==> flow/design.v (excerpt) <==
module minimax(
   opt, move,
   grid, column_counts, player, sw, clk
);
Size: about 220 flip-flops, about 120 I/O pins, about 30000 um^2 of cells after synthesis.
Settings: LEC_CHECK=0, CAP_MARGIN=20, CORE_ASPECT_RATIO=0.5, CORE_MARGIN=2, CORE_UTILIZATION=72, CTS_CLUSTER_DIAMETER=398, CTS_CLUSTER_SIZE=98, PLACE_DENSITY=0.47, SETUP_SLACK_MARGIN=1.19, SLEW_MARGIN=20, TNS_END_PERCENT=10; clock period 7.26 ns.
run.sh (not shown) runs the stock make flow with config.mk's settings and CLKGATE_MAP_FILE=.
The baseline did not get past detailed placement.
== JK ==
Design neural_pipeline_top, start of the top module:
module neural_pipeline_top (
    input wire clk,
    input wire rst,
    input wire signed [15:0] raw_in,
    output wire signed [15:0] vel_out
);
export LEC_CHECK = 0
export ABC_AREA = 0
export CAP_MARGIN = 20
export CORE_ASPECT_RATIO = 1.96
export CORE_MARGIN = 7
export CORE_UTILIZATION = 30
export CTS_CLUSTER_DIAMETER = 91
export CTS_CLUSTER_SIZE = 100
export GPL_ROUTABILITY_DRIVEN = 0
export SLEW_MARGIN = 20
export TNS_END_PERCENT = 20
create_clock -name core_clock -period 25.0 [get_ports {clk}]
run.sh (not shown) runs the stock make flow with config.mk's settings and CLKGATE_MAP_FILE=.
For MS, these inputs were changed with respect to JK:
Settings: ABC_AREA removed (was 0); CTS_CLUSTER_DIAMETER removed (was 91); GPL_ROUTABILITY_DRIVEN removed (was 0); CORE_MARGIN changed from 7 to 2; TNS_END_PERCENT removed (was 20); CTS_CLUSTER_SIZE removed (was 100); CORE_ASPECT_RATIO removed (was 1.96); CORE_UTILIZATION changed from 30 to 40; the clock period (ns, I/O delays scaled along) changed from 25.0 to 23.2.
### Flow results
- Re total met2 wirelength after detailed routing: MS is about 30% down on JK.
- MS vs JK: utilization up in MS
- The first-pass GRT wire length of MS was superior to that of JK.
- The area of the die of MS was superior to that of JK.
- JK ended up with sky130_fd_sc_hd__a2111oi_0 as its standard cell with the maximum stage delay on the critical path; MS ended up with sky130_fd_sc_hd__clkdlybuf4s50_1.
- In the tables for MS and JK, slack of the critical path reads higher with JK.
#### Input delta (AL over MS)
Settings: CORE_UTILIZATION changed from 40 to 12; the clock period (ns, I/O delays scaled along) changed from 23.2 to 30.3.
- Looking at area added between synthesis and finish, AL sits 9.0 points higher than MS does.
- Looking at total number of nets in the final design, AL sits 20 lower than MS does.
- In AL the required time at the worst-slack endpoint turned out 7.11 ns higher than in MS.
- Compared with MS, in AL total via count in the routed design shrank by 0.50%, sequential share of layout area shrank by 0.78 points, tapcell count went up by 3,109, multiplexer share of the synthesized area held steady.
- In the reports for AL and MS, the larger final core utilization belongs to MS.
- AL against MS; final standard cell area without fillers is up by a little under 10%.
- Comparing starting density of the core for AL and MS, the bigger number came from MS.

Starting RTL as in the previous note.
==> flow/design.v (excerpt) <==
module neural_pipeline_top (
    input wire clk,
    input wire rst,
    input wire signed [15:0] raw_in,
    output wire signed [15:0] vel_out
);
    wire signed [15:0] filt_out;
    wire spike_pulse_raw;  
    reg spike_pulse_safe;  
    wire signed [15:0] auto_threshold;
    reg [17:0] warmup_cnt; 
    always @(posedge clk) begin
        if (rst) begin
            warmup_cnt <= 0;
            spike_pulse_safe <= 0;
        end else begin
            if (warmup_cnt < 150000) 
                warmup_cnt <= warmup_cnt + 1;
            if (warmup_cnt == 150000) 
                spike_pulse_safe <= spike_pulse_raw;
            else 
                spike_pulse_safe <= 0;
        end
    end
    reg [10:0] bin_timer;
    reg bin_strobe;
    reg signed [15:0] bin_accumulator;
    reg signed [15:0] current_bin_count;
    iir_filter u_filter (
        .clk(clk),
        .rst(rst),
        .x_in(raw_in),
        .y_out(filt_out)
    );
    threshold_estimator u_thresh_gen (
        .clk(clk),
        .rst(rst),
        .data_in(filt_out),
        .threshold(auto_threshold)
    );
    spike_detect u_detect (
        .clk(clk),
        .rst(rst),
        .data_in(filt_out),
        .threshold(auto_threshold), 
        .spike_out(spike_pulse_raw) 
    );
    always @(posedge clk) begin
        if (rst) begin
            bin_timer <= 0;
            bin_accumulator <= 0;
            current_bin_count <= 0;
            bin_strobe <= 0;
        end else begin
            bin_strobe <= 0;
            if (spike_pulse_safe)
                bin_accumulator <= bin_accumulator + 1;
            if (bin_timer == 1499) begin
                bin_timer <= 0;
                current_bin_count <= bin_accumulator;
                bin_accumulator <= 0;
                bin_strobe <= 1;
            end else begin
                bin_timer <= bin_timer + 1;
                bin_strobe <= 0;
            end
        end
    end
    velocity_decoder u_decoder (
        .clk(clk),
        .rst(rst),
        .bin_strobe(bin_strobe),
        .bin_count(current_bin_count),
        .velocity(vel_out)
    );
endmodule
Settings: LEC_CHECK=0, ABC_AREA=1, CAP_MARGIN=20, CORE_MARGIN=2, CORE_UTILIZATION=72, CTS_CLUSTER_DIAMETER=190, GPL_ROUTABILITY_DRIVEN=1, GPL_TIMING_DRIVEN=1, MAX_ROUTING_LAYER=met4, PLACE_DENSITY_LB_ADDON=0.01, SETUP_SLACK_MARGIN=4.8, SLEW_MARGIN=20; clock period 16.7 ns.
The first run never finished: it broke off in global routing.
Next try:
CTS_CLUSTER_DIAMETER = 207   (was 190)
GPL_ROUTABILITY_DRIVEN = not set   (was 1)
GPL_TIMING_DRIVEN = not set   (was 1)
PLACE_DENSITY_LB_ADDON = 0.04   (was 0.01)
SETUP_SLACK_MARGIN = 0.49   (was 4.8)
clock period = 17.1 ns   (was 16.7 ns; I/O delays follow)
Outcome: This time the run passed the timing, design-rule and antenna checks; synthesized area is unchanged; synthesized cell count is unchanged; die size is unchanged.
Next try:
CTS_CLUSTER_DIAMETER = not set   (was 207)
PLACE_DENSITY_LB_ADDON = 0.01   (was 0.04)
SETUP_SLACK_MARGIN = not set   (was 0.49)
clock period = 16.1 ns   (was 17.1 ns; I/O delays follow)
Outcome:
- This time the run produced a layout that fails on negative setup slack
- die size does not change
- hold slack is worse by 0.0054 ns
- cell area grows by about 7%
- utilization went up by 5.4 points
- final cell count rises by 4.9%

## the previous run
The RTL this note starts from:
==> flow/design.v <==
`timescale 1ns / 1ps
module iir_filter (
    input wire clk,
    input wire rst,
    input wire signed [15:0] x_in,
    output reg signed [15:0] y_out
);
    localparam signed [39:0] B0 =  3947;
    localparam signed [39:0] B1 = -7894;
    localparam signed [39:0] B2 =  3947;
    localparam signed [39:0] A2 = -7891; 
    localparam signed [39:0] A3 =  3801;
    reg signed [39:0] z1;
    reg signed [39:0] z2;
    wire signed [39:0] x_ext;
    wire signed [39:0] b0_x, b1_x, b2_x;
    wire signed [39:0] a2_y, a3_y;
    wire signed [39:0] y_acc;
    assign x_ext = {{24{x_in[15]}}, x_in};
    assign b0_x = x_ext * B0;
    assign b1_x = x_ext * B1;
    assign b2_x = x_ext * B2;
    assign y_acc = b0_x + z1;
    reg signed [15:0] y_comb;
    wire signed [39:0] y_scaled = y_acc >>> 12; 
    always @(*) begin
        if (y_scaled > 32767)      
            y_comb = 32767;
        else if (y_scaled < -32768) 
            y_comb = -32768;
        else                        
            y_comb = y_scaled[15:0];
    end
    wire signed [39:0] y_comb_ext = {{24{y_comb[15]}}, y_comb};
    assign a2_y = y_comb_ext * A2;
    assign a3_y = y_comb_ext * A3;
    always @(posedge clk) begin
        if (rst) begin
            y_out <= 0;
            z1 <= 0;
            z2 <= 0;
        end else begin
            y_out <= y_comb;
            z1 <= b1_x - a2_y + z2;
            z2 <= b2_x - a3_y;
        end
    end
endmodule
`timescale 1ns / 1ps
module threshold_estimator (
    input wire clk,
    input wire rst,
    input wire signed [15:0] data_in,
    output reg signed [15:0] threshold
);
    reg signed [15:0] abs_data;
    always @(*) begin
        if (data_in == -16'd32768) abs_data = 16'd32767;
        else abs_data = (data_in < 0) ? -data_in : data_in;
    end
    localparam K = 14; 
    reg signed [31:0] accumulator;
    always @(posedge clk) begin
        if (rst) begin
            accumulator <= 0;
            threshold <= 0;
        end else begin
            accumulator <= accumulator - (accumulator >>> K) + abs_data;
            threshold <= -(((accumulator >>> K) * 45) >>> 3);
        end
    end
endmodule
`timescale 1ns / 1ps
module spike_detect (
    input wire clk,
    input wire rst,
    input wire signed [15:0] data_in,
    input wire signed [15:0] threshold,
    output reg spike_out
);
    localparam integer LOCKOUT = 20;
    localparam signed [15:0] SATURATION_NEG = -16'd30000;
    reg [4:0] timer;
    always @(posedge clk) begin
        if (rst) begin
            spike_out <= 0;
            timer <= 0;
        end else begin
            spike_out <= 0;
            if (timer > 0) begin
                timer <= timer - 1;
            end else begin
                if ((data_in < threshold) && (data_in > SATURATION_NEG)) begin
                    spike_out <= 1;
                    timer <= LOCKOUT;
                end
            end
        end
    end
endmodule
`timescale 1ns / 1ps
module velocity_decoder (
    input wire clk,
    input wire rst,
    input wire bin_strobe,  
    input wire signed [15:0] bin_count,  
    output reg signed [15:0] velocity  
);
    localparam signed [15:0] M1 = 16'd3891;  
    localparam signed [15:0] M2 = 16'd819;  
    localparam signed [15:0] MAX_VEL = 16'd20480; 
    localparam signed [15:0] MIN_VEL = -16'd20480;
    reg signed [31:0] term1;  
    reg signed [31:0] term2;  
    reg signed [31:0] sum;  
    always @(posedge clk) begin
        if (rst) begin
            velocity <= 0;
        end else if (bin_strobe) begin
            term1 = velocity * M1; 
            term2 = (bin_count * M2) <<< 12;
            sum = term1 + term2;
            if ((sum >>> 12) > MAX_VEL) 
                velocity <= MAX_VEL;
            else if ((sum >>> 12) < MIN_VEL)
                velocity <= MIN_VEL;
            else
                velocity <= sum >>> 12;
        end
    end
endmodule
`timescale 1ns / 1ps
module neural_pipeline_top (
    input wire clk,
    input wire rst,
    input wire signed [15:0] raw_in,
    output wire signed [15:0] vel_out
);
    wire signed [15:0] filt_out;
    wire spike_pulse_raw;  
    reg spike_pulse_safe;  
    wire signed [15:0] auto_threshold;
    reg [17:0] warmup_cnt; 
    always @(posedge clk) begin
        if (rst) begin
            warmup_cnt <= 0;
            spike_pulse_safe <= 0;
        end else begin
            if (warmup_cnt < 150000) 
                warmup_cnt <= warmup_cnt + 1;
            if (warmup_cnt == 150000) 
                spike_pulse_safe <= spike_pulse_raw;
            else 
                spike_pulse_safe <= 0;
        end
    end
    reg [10:0] bin_timer;
    reg bin_strobe;
    reg signed [15:0] bin_accumulator;
    reg signed [15:0] current_bin_count;
    iir_filter u_filter (
        .clk(clk),
        .rst(rst),
        .x_in(raw_in),
        .y_out(filt_out)
    );
    threshold_estimator u_thresh_gen (
        .clk(clk),
        .rst(rst),
        .data_in(filt_out),
        .threshold(auto_threshold)
    );
    spike_detect u_detect (
        .clk(clk),
        .rst(rst),
        .data_in(filt_out),
        .threshold(auto_threshold), 
        .spike_out(spike_pulse_raw) 
    );
    always @(posedge clk) begin
        if (rst) begin
            bin_timer <= 0;
            bin_accumulator <= 0;
            current_bin_count <= 0;
            bin_strobe <= 0;
        end else begin
            bin_strobe <= 0;
            if (spike_pulse_safe)
                bin_accumulator <= bin_accumulator + 1;
            if (bin_timer == 1499) begin
                bin_timer <= 0;
                current_bin_count <= bin_accumulator;
                bin_accumulator <= 0;
                bin_strobe <= 1;
            end else begin
                bin_timer <= bin_timer + 1;
                bin_strobe <= 0;
            end
        end
    end
    velocity_decoder u_decoder (
        .clk(clk),
        .rst(rst),
        .bin_strobe(bin_strobe),
        .bin_count(current_bin_count),
        .velocity(vel_out)
    );
endmodule
clock: 30.1 ns
lec_check: 0
abc_area: 1
cap_margin: 35
cell_pad_in_sites_detail_placement: 2
cell_pad_in_sites_global_placement: 3
core_aspect_ratio: 1.99
core_margin: 2
core_utilization: 51
gpl_timing_driven: 1
hold_slack_margin: -0.04
max_routing_layer: met4
slew_margin: 0
tns_end_percent: 5
The previous run: it failed during global placement without I/O (3_1_place_gp_skip_io), and the tool reported GPL-0301.
Relative to the previous run, the following input files were edited for the current run:
# the previous run
export LEC_CHECK = 0
export ABC_AREA = 1
export CAP_MARGIN = 35
export CELL_PAD_IN_SITES_DETAIL_PLACEMENT = 2
export CELL_PAD_IN_SITES_GLOBAL_PLACEMENT = 3
export CORE_ASPECT_RATIO = 1.99
export CORE_MARGIN = 2
export CORE_UTILIZATION = 51
export GPL_TIMING_DRIVEN = 1
export HOLD_SLACK_MARGIN = -0.04
export MAX_ROUTING_LAYER = met4
export SLEW_MARGIN = 0
export TNS_END_PERCENT = 5
create_clock -name core_clock -period 30.1 [get_ports {clk}]
# the current run
export LEC_CHECK = 0
export CAP_MARGIN = 20
export CORE_MARGIN = 2
export CORE_UTILIZATION = 64
export CTS_CLUSTER_DIAMETER = 400
export SLEW_MARGIN = 20
create_clock -name core_clock -period 11.1 [get_ports {clk}]
Notes after the runs:
Tool error GPL-0301 stopped the previous run during global placement without I/O (3_1_place_gp_skip_io); no final results. Nothing crashed in the current run and all stages finished; the problem is that the final layout failed, the offending checks being negative setup slack. Relative to the previous run, the current run improves die size. Synthesized cell count: the current run < the previous run. Per the comparison of the current run with the previous run, number of nets in the synthesized netlist lower; core area lower.

willow:
// neural_pipeline_top: RTL as listed in full above, without the edits since
Settings: LEC_CHECK=0, CAP_MARGIN=20, CELL_PAD_IN_SITES_GLOBAL_PLACEMENT=3, CORE_MARGIN=5, CORE_UTILIZATION=40, CTS_CLUSTER_SIZE=27, GPL_ROUTABILITY_DRIVEN=0, GPL_TIMING_DRIVEN=1, PLACE_DENSITY_LB_ADDON=0.06, SLEW_MARGIN=25; clock period 40.7 ns.
Setup changes, willow to juniper
Settings: a deleted PLACE_DENSITY_LB_ADDON that had been 0.06; a change of SLEW_MARGIN from 25 to 20; a change of CORE_MARGIN from 5 to 2; a deleted GPL_TIMING_DRIVEN that had been 1; a change of CORE_UTILIZATION from 40 to 71; a deleted CELL_PAD_IN_SITES_GLOBAL_PLACEMENT that had been 3; a deleted CTS_CLUSTER_SIZE that had been 27; a deleted GPL_ROUTABILITY_DRIVEN that had been 0; a change of the clock period (ns, I/O delays scaled along) from 40.7 to 23.2.
## What came out
The tightest hold margin of juniper is higher than that of willow.
Compared with willow, juniper shows a lower wire length.
Compared with willow, juniper shows global routing usage summed across all routing layers higher by 13 points.
Comparing juniper with willow, the number of nets in the final layout came out essentially unchanged.
Of the two values seen for highest routed metal layer, met4 was produced by willow and met5 by juniper.
On juniper: total placed cells including tap cells is 538 lower than what willow gave.
NOTE: non-clock buffer count in juniper exceeds that of willow
The run showing the smaller clock buffer instance count of the final layout is juniper.
#### Input delta (ember over juniper)
Settings: an added ABC_AREA of 1; an added CORE_ASPECT_RATIO of 1.97; a change of CORE_MARGIN from 2 to 3; a change of CORE_UTILIZATION from 71 to 50; an added CTS_CLUSTER_DIAMETER of 111; a change of the clock period (ns, I/O delays scaled along) from 23.2 to 25.0.
- Diff juniper -> ember: final-layout clock buffer total now smaller; synthesized-area fraction occupied by adder cells decreased by 1.8 points relative to the old numbers.

== sierra ==
Starts from the design.v that is shown in full above.
export LEC_CHECK = 0
export ABC_AREA = 1
export CAP_MARGIN = 30
export CORE_MARGIN = 2
export CORE_UTILIZATION = 72
export CTS_CLUSTER_DIAMETER = 209
export MAX_ROUTING_LAYER = met4
export PLACE_DENSITY_LB_ADDON = 0.04
export SETUP_SLACK_MARGIN = -1.09
export SLEW_MARGIN = 20
create_clock -name core_clock -period 15.0 [get_ports {clk}]
Although sierra finished all stages, its layout failed final checks on negative setup slack.
For yarrow, these inputs were changed with respect to sierra:
==> flow/config.mk <==
export PLATFORM = sky130hd
export DESIGN_NAME = neural_pipeline_top
export DESIGN_NICKNAME = neural_pipeline_top
export VERILOG_FILES = /design/flow/design.v
export SDC_FILE = /design/flow/constraint.sdc
export NUM_CORES = 4
export LEC_CHECK = 0
export CAP_MARGIN = 20
export CORE_MARGIN = 2
export CORE_UTILIZATION = 40
export SLEW_MARGIN = 20
==> flow/constraint.sdc <==
create_clock -name core_clock -period 25.0 [get_ports {clk}]
set_input_delay 5.0000 -clock core_clock [delete_from_list [all_inputs] [get_ports {clk}]]
set_output_delay 5.0000 -clock core_clock [all_outputs]
set_load 0.01 [all_outputs]
==> results <==
Final setup slack of the worst path, yarrow and sierra: larger value in yarrow. Sort yarrow and sierra by horizontal die size desc -> top: yarrow. Measured against sierra, the total wire length of yarrow comes out at 0.70 times the reference value. Side by side, net count entering floorplan turned out lower in yarrow than in sierra. Re total clock sinks: no difference whatsoever between yarrow and sierra. Number of signal-net buffers in the layout: yarrow lower than sierra. Summary of yarrow and sierra: one run falls short of a clean finish, namely sierra. sierra: complete, dirty (negative setup slack). Design area went down by more than 10% going from sierra to yarrow. Path length in cells of the critical path in yarrow is 3 lower than in sierra.
Inputs modified between yarrow and onyx:
-- flow/config.mk --
<<< yarrow, line 6
export NUM_CORES = 4
export LEC_CHECK = 0
export CAP_MARGIN = 20
export CORE_MARGIN = 2
export CORE_UTILIZATION = 40
export SLEW_MARGIN = 20
>>> onyx, line 6
export NUM_CORES = 4
export LEC_CHECK = 0
export ABC_AREA = 0
export CAP_MARGIN = 20
export CORE_ASPECT_RATIO = 0.5
export CORE_MARGIN = 7
export CORE_UTILIZATION = 30
export CTS_CLUSTER_DIAMETER = 91
export CTS_CLUSTER_SIZE = 100
export GPL_ROUTABILITY_DRIVEN = 0
export SLEW_MARGIN = 20
export TNS_END_PERCENT = 20
==> comparison <==
Wire length, onyx vs yarrow: down by a few percent. Summed area of non-filler cells in the final layout delta (onyx − yarrow): unfavourable. | portion of the clock cycle consumed by the worst path in the final layout | higher: yarrow |. onyx: number of clock-tree buffers in the layout is 28 lower than what yarrow reported. Looking at met3 routed wirelength, onyx sits about 20% above yarrow.
Inputs modified between onyx and violet:
==> flow/config.mk <==
export PLATFORM = sky130hd
export DESIGN_NAME = neural_pipeline_top
export DESIGN_NICKNAME = neural_pipeline_top
export VERILOG_FILES = /design/flow/design.v
export SDC_FILE = /design/flow/constraint.sdc
export NUM_CORES = 4
export LEC_CHECK = 0
export ABC_AREA = 0
export CAP_MARGIN = 20
export CORE_ASPECT_RATIO = 1.97
export CORE_MARGIN = 3
export CORE_UTILIZATION = 19
export CTS_CLUSTER_DIAMETER = 111
export SLEW_MARGIN = 20
## What came out
Delta (violet minus onyx): total of clock buffers placed in the layout saw an increase, placement-stage cell area +3.0%, die height has increased, worst endpoint required time up 90 ps. Of onyx and violet, the run reporting the higher total die size was violet. Going from onyx to violet, final wirelength +about 18%.
==> job 8983 <==
Design axis_gain_wrapper, start of the top module:
module axis_gain_wrapper #(
    parameter integer C_S_AXI_DATA_WIDTH = 32,
    parameter integer C_S_AXI_ADDR_WIDTH = 4,
    parameter integer AUDIO_WIDTH        = 16,
    parameter integer GAIN_FBITS         = 12
)(
    input  wire aclk,
    input  wire aresetn,
    input  wire [31:0] s_axis_tdata,
    input  wire        s_axis_tlast,
    input  wire        s_axis_tvalid,
    output wire        s_axis_tready,
    output wire [31:0] m_axis_tdata,
    output wire        m_axis_tlast,
    output wire        m_axis_tvalid,
    input  wire        m_axis_tready,
    input  wire [C_S_AXI_ADDR_WIDTH-1:0] s_axi_awaddr,
    input  wire                          s_axi_awvalid,
    output reg                           s_axi_awready,
    input  wire [C_S_AXI_DATA_WIDTH-1:0] s_axi_wdata,
    input  wire [3:0]                    s_axi_wstrb,
    input  wire                          s_axi_wvalid,
    output reg                           s_axi_wready,
    output reg  [1:0]                    s_axi_bresp,
    output reg                           s_axi_bvalid,
    input  wire                          s_axi_bready,
    input  wire [C_S_AXI_ADDR_WIDTH-1:0] s_axi_araddr,
    input  wire                          s_axi_arvalid,
    output reg                           s_axi_arready,
    output reg  [C_S_AXI_DATA_WIDTH-1:0] s_axi_rdata,
    output reg  [1:0]                    s_axi_rresp,
    output reg                           s_axi_rvalid,
    input  wire                          s_axi_rready
);
export LEC_CHECK = 0
export CAP_MARGIN = 20
export CORE_ASPECT_RATIO = 0.84
export CORE_MARGIN = 2
export CORE_UTILIZATION = 72
export CTS_CLUSTER_DIAMETER = 218
export CTS_CLUSTER_SIZE = 31
export HOLD_SLACK_MARGIN = -0.09
export PLACE_DENSITY = 0.63
export SLEW_MARGIN = 20
export TNS_END_PERCENT = 75
create_clock -name core_clock -period 6.2 [get_ports {aclk}]
run.sh (not shown) runs the stock make flow with config.mk's settings and CLKGATE_MAP_FILE=.
==> job 578 (differences from job 8983) <==
Settings changed: CAP_MARGIN 20 to 0, CORE_ASPECT_RATIO 0.84 to unset, CTS_CLUSTER_DIAMETER 218 to 230, CTS_CLUSTER_SIZE 31 to 99, HOLD_SLACK_MARGIN -0.09 to unset, PLACE_DENSITY 0.63 to 0.39, TNS_END_PERCENT 75 to unset.
==> flow/constraint.sdc (replaced) <==
create_clock -name core_clock -period 8.85 [get_ports {aclk}]
set_input_delay 1.7700 -clock core_clock [delete_from_list [all_inputs] [get_ports {aclk}]]
set_output_delay 1.7700 -clock core_clock [all_outputs]
set_load 0.01 [all_outputs]
==> comparison table <==
Longest individual stage delay on the worst path: job 8983 600 ps; job 578 700 ps
Endpoint arrival time on the critical path: job 8983 7750 ps; job 578 8850 ps
RSZ-0062 raised after global routing: job 8983 true; job 578 false
Standard-cell rows: job 8983 63; job 578 69
Final total power: job 8983 4.93 mW; job 578 2.92 mW
1st-pass router iterations: job 8983 9; job 578 24
WL met3: job 8983 13200 µm; job 578 5510 µm
Area after DPL: job 8983 30500 µm²; job 578 28500 µm²
Met1 track demand over resource in global routing: job 8983 57.4%; job 578 44.4%
Reg-to-reg critical path startpoint: job 8983 reg_gain_l[5]; job 578 reg_gain_l[1]
Power Combinational: job 8983 2.62 mW; job 578 1.29 mW
Outcome: job 8983 finished with violations; job 578 finished clean
Layout check failures: job 8983 negative setup slack; job 578 -
Clock Skews: job 8983 12.3 ps; job 578 22.9 ps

---

* WORK INSTRUCTION: From the records above, return each line that includes "willow".

* TASK OUTPUT:
willow:
Setup changes, willow to juniper
The tightest hold margin of juniper is higher than that of willow.
Compared with willow, juniper shows a lower wire length.
Compared with willow, juniper shows global routing usage summed across all routing layers higher by 13 points.
Comparing juniper with willow, the number of nets in the final layout came out essentially unchanged.
Of the two values seen for highest routed metal layer, met4 was produced by willow and met5 by juniper.
On juniper: total placed cells including tap cells is 538 lower than what willow gave.
NOTE: non-clock buffer count in juniper exceeds that of willow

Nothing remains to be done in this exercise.